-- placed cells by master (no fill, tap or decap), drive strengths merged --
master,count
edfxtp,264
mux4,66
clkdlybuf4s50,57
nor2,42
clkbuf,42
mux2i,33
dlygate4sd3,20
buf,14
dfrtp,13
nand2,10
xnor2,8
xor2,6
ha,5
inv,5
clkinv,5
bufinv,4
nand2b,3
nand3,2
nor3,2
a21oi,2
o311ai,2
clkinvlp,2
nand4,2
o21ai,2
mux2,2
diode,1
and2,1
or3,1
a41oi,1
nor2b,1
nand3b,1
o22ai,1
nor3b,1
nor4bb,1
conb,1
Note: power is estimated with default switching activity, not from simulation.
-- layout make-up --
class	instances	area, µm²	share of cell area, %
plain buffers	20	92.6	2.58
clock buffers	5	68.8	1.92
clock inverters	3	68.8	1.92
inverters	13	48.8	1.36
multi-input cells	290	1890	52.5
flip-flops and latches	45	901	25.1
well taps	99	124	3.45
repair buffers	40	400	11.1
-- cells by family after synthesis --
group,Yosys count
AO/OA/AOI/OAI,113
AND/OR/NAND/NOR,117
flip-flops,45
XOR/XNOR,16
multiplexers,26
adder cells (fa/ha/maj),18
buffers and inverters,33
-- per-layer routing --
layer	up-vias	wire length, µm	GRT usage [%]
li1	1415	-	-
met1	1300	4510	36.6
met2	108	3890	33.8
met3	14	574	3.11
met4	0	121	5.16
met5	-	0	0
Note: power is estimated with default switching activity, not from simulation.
==> src/rtl/anti_theft_pkg.sv <==
// Shared definitions for the anti-theft sequencer: state encodings,
// parameter-register indices and power-on time values.
package anti_theft_pkg;

    typedef enum logic [2:0] {
        S_DISARMED    = 3'd0,
        S_WAIT_OPEN   = 3'd1,
        S_WAIT_CLOSE  = 3'd2,
        S_ARM_DELAY   = 3'd3,
        S_ARMED       = 3'd4,
        S_TRIGGERED   = 3'd5,
        S_SOUND_ALARM = 3'd6,
        S_ALARM_HOLD  = 3'd7
    } state_e;

    localparam logic [1:0] P_ARM    = 2'd0;
    localparam logic [1:0] P_DRIVER = 2'd1;
    localparam logic [1:0] P_PASS   = 2'd2;
    localparam logic [1:0] P_ALARM  = 2'd3;

    localparam logic [3:0] DEFAULT_ARM    = 4'd6;
    localparam logic [3:0] DEFAULT_DRIVER = 4'd8;
    localparam logic [3:0] DEFAULT_PASS   = 4'd15;
    localparam logic [3:0] DEFAULT_ALARM  = 4'd10;

endpackage

==> src/rtl/anti_theft_timer_if.sv <==
// Link between the sequencer and the shared countdown timer.
// Handshake: start_timer is a level; interval is stable while it is high; the
// timer answers with expired (may stay high) and a one-cycle two_hz_enable.
interface anti_theft_timer_if;
    logic [3:0] interval;
    logic       start_timer;
    logic       expired;
    logic       two_hz_enable;

    modport master (
        output interval,
        output start_timer,
        input  expired,
        input  two_hz_enable
    );

    modport slave (
        input  interval,
        input  start_timer,
        output expired,
        output two_hz_enable
    );
endinterface

==> src/rtl/time_param_regs.sv <==
// Four 4-bit time parameters with one write port and a combinational read.
module time_param_regs
    import anti_theft_pkg::*;
#(
    parameter logic [3:0] ARM_INIT    = DEFAULT_ARM,
    parameter logic [3:0] DRIVER_INIT = DEFAULT_DRIVER,
    parameter logic [3:0] PASS_INIT   = DEFAULT_PASS,
    parameter logic [3:0] ALARM_INIT  = DEFAULT_ALARM
) (
    input  logic       clock,
    input  logic       reset,
    input  logic       wr_en,
    input  logic [1:0] wr_sel,
    input  logic [3:0] wr_value,
    input  logic [1:0] rd_sel,
    output logic [3:0] rd_value
);

    logic [3:0] regs [4];

    always_ff @(posedge clock or negedge reset) begin
        if (!reset) begin
            regs[P_ARM]    <= ARM_INIT;
            regs[P_DRIVER] <= DRIVER_INIT;
            regs[P_PASS]   <= PASS_INIT;
            regs[P_ALARM]  <= ALARM_INIT;
        end else if (wr_en) begin
            regs[wr_sel] <= wr_value;
        end
    end

    assign rd_value = regs[rd_sel];

endmodule

==> src/rtl/anti_theft_controller.sv <==
// Anti-theft sequencer: tracks ignition/door activity, requests countdowns
// from the shared timer and drives the siren and status LED.
module anti_theft_controller
    import anti_theft_pkg::*;
#(
    parameter logic [3:0] T_ARM_DEFAULT    = DEFAULT_ARM,
    parameter logic [3:0] T_DRIVER_DEFAULT = DEFAULT_DRIVER,
    parameter logic [3:0] T_PASS_DEFAULT   = DEFAULT_PASS,
    parameter logic [3:0] T_ALARM_DEFAULT  = DEFAULT_ALARM
) (
    input  logic                      clock,
    input  logic                      reset,
    input  logic                      ignition,
    input  logic                      door_driver,
    input  logic                      door_pass,
    input  logic                      reprogram,
    input  logic [1:0]                time_param_sel,
    input  logic [3:0]                time_value,
    anti_theft_timer_if.master        tmr,
    output logic                      siren,
    output logic                      status_led,
    output logic [2:0]                state_out
);

    state_e     state_q, state_d;
    logic [1:0] guard_q;
    logic       start_q;
    logic [3:0] interval_q;
    logic       siren_q, led_q, led_d;
    logic       load_en;
    logic [1:0] load_sel;
    logic [3:0] param_value;
    logic       any_door, expired_ok, entering, timed_d;

    time_param_regs #(
        .ARM_INIT    (T_ARM_DEFAULT),
        .DRIVER_INIT (T_DRIVER_DEFAULT),
        .PASS_INIT   (T_PASS_DEFAULT),
        .ALARM_INIT  (T_ALARM_DEFAULT)
    ) u_params (
        .clock    (clock),
        .reset    (reset),
        .wr_en    (reprogram),
        .wr_sel   (time_param_sel),
        .wr_value (time_value),
        .rd_sel   (load_sel),
        .rd_value (param_value)
    );

    assign any_door = door_driver | door_pass;
    // A sticky expired left over from the previous countdown is ignored until
    // the timer has seen start_timer high for two cycles.
    assign expired_ok = tmr.expired && (guard_q >= 2'd2);

    always_comb begin
        state_d  = state_q;
        load_en  = 1'b0;
        load_sel = P_ARM;
        if (reprogram) begin
            state_d = S_ARMED;
        end else if (ignition && state_q != S_DISARMED) begin
            state_d = S_DISARMED;
        end else begin
            case (state_q)
                S_DISARMED:   if (!ignition) state_d = S_WAIT_OPEN;
                S_WAIT_OPEN:  if (door_driver) state_d = S_WAIT_CLOSE;
                S_WAIT_CLOSE: if (!door_driver) begin
                    state_d = S_ARM_DELAY;
                    load_en = 1'b1;
                    load_sel = P_ARM;
                end
                S_ARM_DELAY: begin
                    if (any_door) state_d = S_WAIT_CLOSE;
                    else if (expired_ok) state_d = S_ARMED;
                end
                S_ARMED: begin
                    if (door_driver) begin
                        state_d = S_TRIGGERED;
                        load_en = 1'b1;
                        load_sel = P_DRIVER;
                    end else if (door_pass) begin
                        state_d = S_TRIGGERED;
                        load_en = 1'b1;
                        load_sel = P_PASS;
                    end
                end
                S_TRIGGERED:  if (expired_ok) state_d = S_SOUND_ALARM;
                S_SOUND_ALARM: if (!any_door) begin
                    state_d = S_ALARM_HOLD;
                    load_en = 1'b1;
                    load_sel = P_ALARM;
                end
                S_ALARM_HOLD: begin
                    if (any_door) state_d = S_SOUND_ALARM;
                    else if (expired_ok) state_d = S_ARMED;
                end
                default: state_d = S_ARMED;
            endcase
        end
    end

    // Reprogram counts as a fresh entry so the ARMED blink restarts dark.
    assign entering = (state_d != state_q) || reprogram;
    assign timed_d  = (state_d == S_ARM_DELAY) || (state_d == S_TRIGGERED) ||
                      (state_d == S_ALARM_HOLD);

    always_comb begin
        led_d = 1'b0;
        case (state_d)
            S_TRIGGERED, S_SOUND_ALARM, S_ALARM_HOLD: led_d = 1'b1;
            S_ARMED: led_d = entering ? 1'b0 : (led_q ^ tmr.two_hz_enable);
            default: led_d = 1'b0;
        endcase
    end

    always_ff @(posedge clock or negedge reset) begin
        if (!reset) begin
            state_q    <= S_ARMED;
            guard_q    <= 2'd0;
            start_q    <= 1'b0;
            interval_q <= 4'd0;
            siren_q    <= 1'b0;
            led_q      <= 1'b0;
        end else begin
            state_q    <= state_d;
            // Entry cycle holds start low so the timer sees a clean restart.
            start_q    <= timed_d && !entering;
            guard_q    <= start_q ? ((guard_q == 2'd3) ? 2'd3 : guard_q + 2'd1) : 2'd0;
            if (load_en) interval_q <= param_value;
            siren_q    <= (state_d == S_SOUND_ALARM) || (state_d == S_ALARM_HOLD);
            led_q      <= led_d;
        end
    end

    assign tmr.start_timer = start_q;
    assign tmr.interval    = interval_q;
    assign siren           = siren_q;
    assign status_led      = led_q;
    assign state_out       = state_q;

endmodule
==> src/flat_wrapper.sv <==
// flat-port wrapper written by rule: the top's interface ports become plain ports
module anti_theft_controller_flat import anti_theft_pkg::*;
#(
    parameter logic [3:0] T_ARM_DEFAULT    = DEFAULT_ARM,
    parameter logic [3:0] T_DRIVER_DEFAULT = DEFAULT_DRIVER,
    parameter logic [3:0] T_PASS_DEFAULT   = DEFAULT_PASS,
    parameter logic [3:0] T_ALARM_DEFAULT  = DEFAULT_ALARM
)
  (clock, reset, ignition, door_driver, door_pass, reprogram, time_param_sel, time_value, siren, status_led, state_out, tmr_interval, tmr_start_timer, tmr_expired, tmr_two_hz_enable);
  anti_theft_timer_if tmr_i ();
  input  logic clock;
  input  logic reset;
  input  logic ignition;
  input  logic door_driver;
  input  logic door_pass;
  input  logic reprogram;
  input  logic [1:0] time_param_sel;
  input  logic [3:0] time_value;
  output logic siren;
  output logic status_led;
  output logic [2:0] state_out;
  output wire logic [$bits(tmr_i.interval)-1:0] tmr_interval;
  output wire logic [$bits(tmr_i.start_timer)-1:0] tmr_start_timer;
  input wire logic [$bits(tmr_i.expired)-1:0] tmr_expired;
  input wire logic [$bits(tmr_i.two_hz_enable)-1:0] tmr_two_hz_enable;
  assign tmr_interval = tmr_i.interval;
  assign tmr_start_timer = tmr_i.start_timer;
  assign tmr_i.expired = tmr_expired;
  assign tmr_i.two_hz_enable = tmr_two_hz_enable;
  anti_theft_controller #(.T_ARM_DEFAULT(T_ARM_DEFAULT), .T_DRIVER_DEFAULT(T_DRIVER_DEFAULT), .T_PASS_DEFAULT(T_PASS_DEFAULT), .T_ALARM_DEFAULT(T_ALARM_DEFAULT)) u_core (.clock(clock), .reset(reset), .ignition(ignition), .door_driver(door_driver), .door_pass(door_pass), .reprogram(reprogram), .time_param_sel(time_param_sel), .time_value(time_value), .tmr(tmr_i), .siren(siren), .status_led(status_led), .state_out(state_out));
endmodule
==> config.mk <==
export PLATFORM = sky130hd
export DESIGN_NAME = anti_theft_controller_flat
export DESIGN_NICKNAME = d
export VERILOG_FILES = /design/src/rtl/anti_theft_pkg.sv /design/src/rtl/anti_theft_timer_if.sv /design/src/rtl/time_param_regs.sv /design/src/rtl/anti_theft_controller.sv /design/src/flat_wrapper.sv
export SDC_FILE = /design/constraint.sdc
export NUM_CORES = 1
export LEC_CHECK = 0
export BUFFER_PORTS_ARGS = -buffer_cell sky130_fd_sc_hd__buf_2
export CORE_ASPECT_RATIO = 0.6
export CORE_MARGIN = 2
export CORE_UTILIZATION = 40
export CTS_BUF_LIST = sky130_fd_sc_hd__clkbuf_2 sky130_fd_sc_hd__clkbuf_4 sky130_fd_sc_hd__clkbuf_8
export CTS_CLUSTER_DIAMETER = 60
export DETAILED_ROUTE_END_ITERATION = 10
export PLACE_DENSITY = 0.67
export SKIP_CTS_REPAIR_TIMING = 1
export SKIP_LAST_GASP = 1
export SLEW_MARGIN = 20
export SYNTH_ARGS = -nofsm -noshare
export SYNTH_HDL_FRONTEND = slang
export SYNTH_SLANG_ARGS = --single-unit
==> constraint.sdc <==
create_clock -name clock -period 1.9 [get_ports clock]
set_input_delay 0.285 -clock clock [delete_from_list [all_inputs] [get_ports clock]]
set_output_delay 0.285 -clock clock [all_outputs]
set_load 0.1 [all_outputs]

○ ○ ○ ○

Please return each line of the data above in which the word "layer" occurs.

> **Exercise solution**:
-- per-layer routing --
layer	up-vias	wire length, µm	GRT usage [%]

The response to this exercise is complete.